すぐにでも出発したかったが、カーティアから誰か魔導師が来るまで離れることはできなかった。アートランが少しでも探ってくれることを願うしかなかった。


 ミッション遂行前。カトルは、ミッションの計画書をトリスト大教授に送った。トリストからこちらの研究を少しでも早く開始したいので、近くまでマリィンラボを移動させておくと返信が来た。

 北ラグン港に移動し、プテロソプタを海上輸送する浮き板をアンダァボォウトに牽引させる準備をした。港の側には、恋人のアルリカと最後に抱き合ったトレイルがあり、目に入ってしまって、苦しくなった。

 会いたい。

 つらい立場になっていけばいくほど、その想いは強まっていた。頭を振って、その想いを振り払った。

 このミッションは危険だ。死ぬかもしれない。参加する部下たちにとても危険だし、辞退してもいいと話したが、なんとか遂行しようと逆に励まされてしまった。

「もし失敗したら、第一大陸に上陸して探らないといけないかもしれないな」

 タニア議長の命じたミッションは、女の素子を生きて捕獲することだった。それもなるべく早く、エヴァンス指令が『大魔導師』とやらと交渉を開始する前にということだった。素子研究の検体にするのだ。もし、この近くで捕獲するとしたら、リィイヴを船から連れてきた女魔導師しかない。その女魔導師の魔力がどれくらいか、まったくわからなかったが、調べている余裕はない。急襲しかないと決断した。

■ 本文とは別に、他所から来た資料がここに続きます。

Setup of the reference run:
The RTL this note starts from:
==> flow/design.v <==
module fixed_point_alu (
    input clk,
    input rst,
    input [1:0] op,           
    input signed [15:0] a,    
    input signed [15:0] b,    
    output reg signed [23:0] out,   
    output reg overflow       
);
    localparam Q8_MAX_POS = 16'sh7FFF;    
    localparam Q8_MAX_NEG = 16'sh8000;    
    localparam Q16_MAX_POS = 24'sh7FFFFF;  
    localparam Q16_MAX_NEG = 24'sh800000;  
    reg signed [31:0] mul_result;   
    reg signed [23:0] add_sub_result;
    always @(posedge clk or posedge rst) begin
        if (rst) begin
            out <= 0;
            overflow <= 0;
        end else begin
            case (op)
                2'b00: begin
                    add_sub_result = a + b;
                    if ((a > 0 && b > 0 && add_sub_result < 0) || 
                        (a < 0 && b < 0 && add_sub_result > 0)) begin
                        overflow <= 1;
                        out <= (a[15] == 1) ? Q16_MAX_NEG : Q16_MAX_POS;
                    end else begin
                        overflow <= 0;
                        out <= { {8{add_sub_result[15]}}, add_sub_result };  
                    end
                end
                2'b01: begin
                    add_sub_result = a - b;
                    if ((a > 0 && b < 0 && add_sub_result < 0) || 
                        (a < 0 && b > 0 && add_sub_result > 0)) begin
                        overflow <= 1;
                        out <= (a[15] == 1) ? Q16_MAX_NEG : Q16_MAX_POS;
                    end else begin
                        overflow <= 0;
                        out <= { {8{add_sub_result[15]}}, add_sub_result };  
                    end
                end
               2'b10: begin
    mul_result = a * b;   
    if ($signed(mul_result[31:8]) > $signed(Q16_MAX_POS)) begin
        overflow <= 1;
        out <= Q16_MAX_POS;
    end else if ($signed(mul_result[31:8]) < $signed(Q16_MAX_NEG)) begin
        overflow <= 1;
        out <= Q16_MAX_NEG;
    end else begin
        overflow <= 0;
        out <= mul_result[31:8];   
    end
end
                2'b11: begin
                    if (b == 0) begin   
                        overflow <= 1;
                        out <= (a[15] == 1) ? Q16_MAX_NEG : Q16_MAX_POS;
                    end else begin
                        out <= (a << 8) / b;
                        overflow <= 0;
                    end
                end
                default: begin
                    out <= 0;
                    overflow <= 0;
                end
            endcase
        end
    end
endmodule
==> 08-16 <==
Design joltage, start of the top module:
module joltage #(parameter int LENGTH = 100) (
    input logic clk, rst, start, data_valid,
    input logic [4*LENGTH-1:0] line_flat,
    output logic [15:0] joltage1_out,
    output logic [63:0] joltage2_out,
    output logic done
    );
clock: 7.43 ns
lec_check: 0
cap_margin: 20
core_margin: 2
core_utilization: 72
cts_cluster_diameter: 364
cts_cluster_size: 14
max_routing_layer: met4
place_density_lb_addon: 0.04
setup_slack_margin: 2.19
slew_margin: 20
tns_end_percent: 70
run.sh (not shown) runs the stock make flow with config.mk's settings and CLKGATE_MAP_FILE=.
==> 08-04 (differences from 08-16) <==
ABC_AREA = 1   (was unset)
CAP_MARGIN = 5   (was 20)
CELL_PAD_IN_SITES_DETAIL_PLACEMENT = 2   (was unset)
CELL_PAD_IN_SITES_GLOBAL_PLACEMENT = 2   (was unset)
CORE_ASPECT_RATIO = 1.01   (was unset)
CORE_UTILIZATION = 20   (was 72)
CTS_CLUSTER_DIAMETER = unset   (was 364)
CTS_CLUSTER_SIZE = 11   (was 14)
GPL_ROUTABILITY_DRIVEN = 0   (was unset)
HOLD_SLACK_MARGIN = 0.22   (was unset)
MAX_ROUTING_LAYER = unset   (was met4)
MIN_ROUTING_LAYER = met2   (was unset)
PLACE_DENSITY_LB_ADDON = 0.21   (was 0.04)
SETUP_SLACK_MARGIN = -0.07   (was 2.19)
SLEW_MARGIN = 40   (was 20)
TNS_END_PERCENT = 60   (was 70)
==> flow/constraint.sdc (replaced) <==
create_clock -name core_clock -period 17.5 [get_ports {clk}]
set_input_delay 3.5000 -clock core_clock [delete_from_list [all_inputs] [get_ports {clk}]]
set_output_delay 3.5000 -clock core_clock [all_outputs]
set_load 0.01 [all_outputs]
==> 05-09 (differences from 08-16) <==
CORE_UTILIZATION = 40   (was 72)
CTS_CLUSTER_DIAMETER = unset   (was 364)
CTS_CLUSTER_SIZE = 99   (was 14)
GPL_ROUTABILITY_DRIVEN = 0   (was unset)
MAX_ROUTING_LAYER = unset   (was met4)
PLACE_DENSITY_LB_ADDON = unset   (was 0.04)
SETUP_SLACK_MARGIN = unset   (was 2.19)
TNS_END_PERCENT = unset   (was 70)
==> flow/constraint.sdc (replaced) <==
create_clock -name core_clock -period 25.0 [get_ports {clk}]
set_input_delay 5.0000 -clock core_clock [delete_from_list [all_inputs] [get_ports {clk}]]
set_output_delay 5.0000 -clock core_clock [all_outputs]
set_load 0.01 [all_outputs]
==> 08-19 (differences from 08-16) <==
CAP_MARGIN = 5   (was 20)
CORE_UTILIZATION = 70   (was 72)
CTS_CLUSTER_DIAMETER = unset   (was 364)
CTS_CLUSTER_SIZE = 58   (was 14)
MAX_ROUTING_LAYER = unset   (was met4)
MIN_ROUTING_LAYER = met1   (was unset)
PLACE_DENSITY = 0.65   (was unset)
PLACE_DENSITY_LB_ADDON = unset   (was 0.04)
SETUP_SLACK_MARGIN = 3.72   (was 2.19)
TNS_END_PERCENT = 25   (was 70)
==> flow/constraint.sdc (replaced) <==
create_clock -name core_clock -period 13.9 [get_ports {clk}]
set_input_delay 2.7800 -clock core_clock [delete_from_list [all_inputs] [get_ports {clk}]]
set_output_delay 2.7800 -clock core_clock [all_outputs]
set_load 0.01 [all_outputs]
==> deck_impl_summary.md <==
Implementation Results

Status
  – Halt Stage: detailed placement (3_5_place_dp)
  – Error: [ERROR DPL-0038] Utilization greater than 100%, impossible to legalize
  – Status: stopped before the end

Logic synthesis
  – Fraction of the mapped netlist area in adder cells: 17.8%
  – Synth top cells by count: 1538 x nand2_1, 655 x ha_1, 444 x edfxtp_1
  – Area fraction in xor and xnor cells: 9.33%
  – Top cell type's share of synthesized area: 27.1%
# the run above: 08-16

==> deck_impl_summary.md <==
Run Summary

Status
  – Status: complete, no violations

Logic synthesis
  – Area fraction in xor and xnor cells: 9.33%
  – Fraction of the mapped netlist area in adder cells: between 15 and 20%
  – Post-synth EDFFs: between 400 and 500

CTS
  – Post-cts sizing count: 1
# the run above: 05-09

 テンダァに爆薬を積み、第一大陸の軍港にぶつけ、おびき出す。海上を飛んでいるところを麻酔弾で打ち落とし、回収する。単純だが、船に乗り込もうとしたり、リィイヴを呼び出してみたりと画策するよりも成功率が高いと思ったのだ。

 マリィンラボが予定の海域に到着する時間帯に合わせて、ミッションを開始した。テンダァの爆発後、すぐに船から飛んで行く影があった。その影を上空のプテロソプタからオゥトマチクの望遠照準器で捉えた。

「…灰色の外套…」

 頭巾はしていない。髪が見えた。

「…違う…あの女じゃない」

 薄茶色の短い髪だった。あの女は銀髪だった。

 どうする。

 てっきり、あの女魔導師が出てくると思っていた。茶色の外套は遠ざかって行く。船の上に望遠照準器を向けた。

「いた…」

 甲板上に長い銀の髪の女が立っていた。

『船上に急降下、催涙弾用意』

 女の胸元だけを見て麻酔弾を発射した。カトルの射撃の腕は優れている。正確に狙ったところに当たり、女がうずくまった。

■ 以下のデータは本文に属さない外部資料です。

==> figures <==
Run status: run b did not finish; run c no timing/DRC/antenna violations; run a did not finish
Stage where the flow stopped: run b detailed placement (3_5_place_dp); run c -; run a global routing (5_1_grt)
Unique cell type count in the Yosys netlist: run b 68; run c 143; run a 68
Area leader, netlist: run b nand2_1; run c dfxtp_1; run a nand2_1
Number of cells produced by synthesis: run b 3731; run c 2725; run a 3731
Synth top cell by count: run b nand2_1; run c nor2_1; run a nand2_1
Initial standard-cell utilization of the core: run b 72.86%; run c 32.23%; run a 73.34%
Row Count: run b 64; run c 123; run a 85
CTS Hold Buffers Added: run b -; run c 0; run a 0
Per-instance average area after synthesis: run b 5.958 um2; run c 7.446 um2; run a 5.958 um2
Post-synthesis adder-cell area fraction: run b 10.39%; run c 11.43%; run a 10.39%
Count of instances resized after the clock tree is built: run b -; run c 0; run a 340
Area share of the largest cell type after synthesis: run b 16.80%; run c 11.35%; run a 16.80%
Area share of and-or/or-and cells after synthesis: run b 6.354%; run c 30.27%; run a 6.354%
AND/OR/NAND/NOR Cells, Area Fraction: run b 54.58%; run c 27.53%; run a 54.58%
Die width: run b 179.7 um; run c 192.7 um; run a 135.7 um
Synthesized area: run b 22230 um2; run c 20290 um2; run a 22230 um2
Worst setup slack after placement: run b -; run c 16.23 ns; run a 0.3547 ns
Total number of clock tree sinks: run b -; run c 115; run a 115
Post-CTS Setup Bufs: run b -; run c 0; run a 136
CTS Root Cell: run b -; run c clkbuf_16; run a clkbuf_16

 麻酔が効いたのだ。かなり強力な麻酔薬だが、それでも効かない素子もいるということだったのでまずは胸をなでおろした。

『催涙弾発射』

 隣に構えていた部下が発射し、甲板に落ちて、白い煙を吐き出した。その白煙の中を二名が降りて行き、女を吊り上げ担架に載せた。

「なにするんだ!やめろっ!」

 近くで男の声がした。シリィの男が煙にむせながら女を奪い返そうとして腕を振り回している。構わず担架を引き上げるよう合図した。ふたりも縄梯子をのぼっていこうとすると、男が飛び掛ってきた。

「やめろっ、返せっ!」

 縄梯子の端に掴まり、そのまま引き上げられていく。

『カトル助手、シリィの男がぶらさがっています』

 カトルが駆け寄ってくるリィイヴたちに気が付いた。素早くオゥトマチクを替えて近寄らないように足元に向かって威嚇射撃した。その間にプテロソプタは船から離れていった。途中シリィの男に向けて麻酔弾を撃ち込み、海に落とした。

『信号弾発射』

 カトルが命令すると、プテロソプタの副操縦席の行法士が手元の釦で発射した。信号弾が空中で光り、ほどなく海面が盛り上がってきて、マリィンが頭を出した。降下していくと、丸蓋が開いて、中から何人か出てきた。さきほど捕獲した女を乗せた布担架をゆっくりと下ろしていく。出てきたものたちが受け取り、中に入れた。

『すぐに戻る、待機していろ』

 縄梯子を降ろしカトルも降りた。マリィンの中に入り、担架の側にいたトリストに近付いた。防護兜を取り、お辞儀した。

「ミッション完遂しました。認証マァアク下さい」

 トリストがちらっと担架の中を見た。

「ご苦労だった」

 トリストが小箱を出した。カトルも出し、無線通信で認証マァアクをもらった。担架を見ないようにしてさっと頭を下げ、外に出た。

…魔導師なんだから、いいよな、ヒトじゃないんだし。

 リィイヴを連れてきたときにちらと見たが、まだ少女の年のようだった。何の研究かは聞かせてもらったが、ファーティライゼーション(人工授精)というより、まるで『養殖』か『培養』をするような言い方だった。不愉快でたまらなかったが、ありえない力を使う怪物だ、『ヒト』ではないのだと言い聞かせた。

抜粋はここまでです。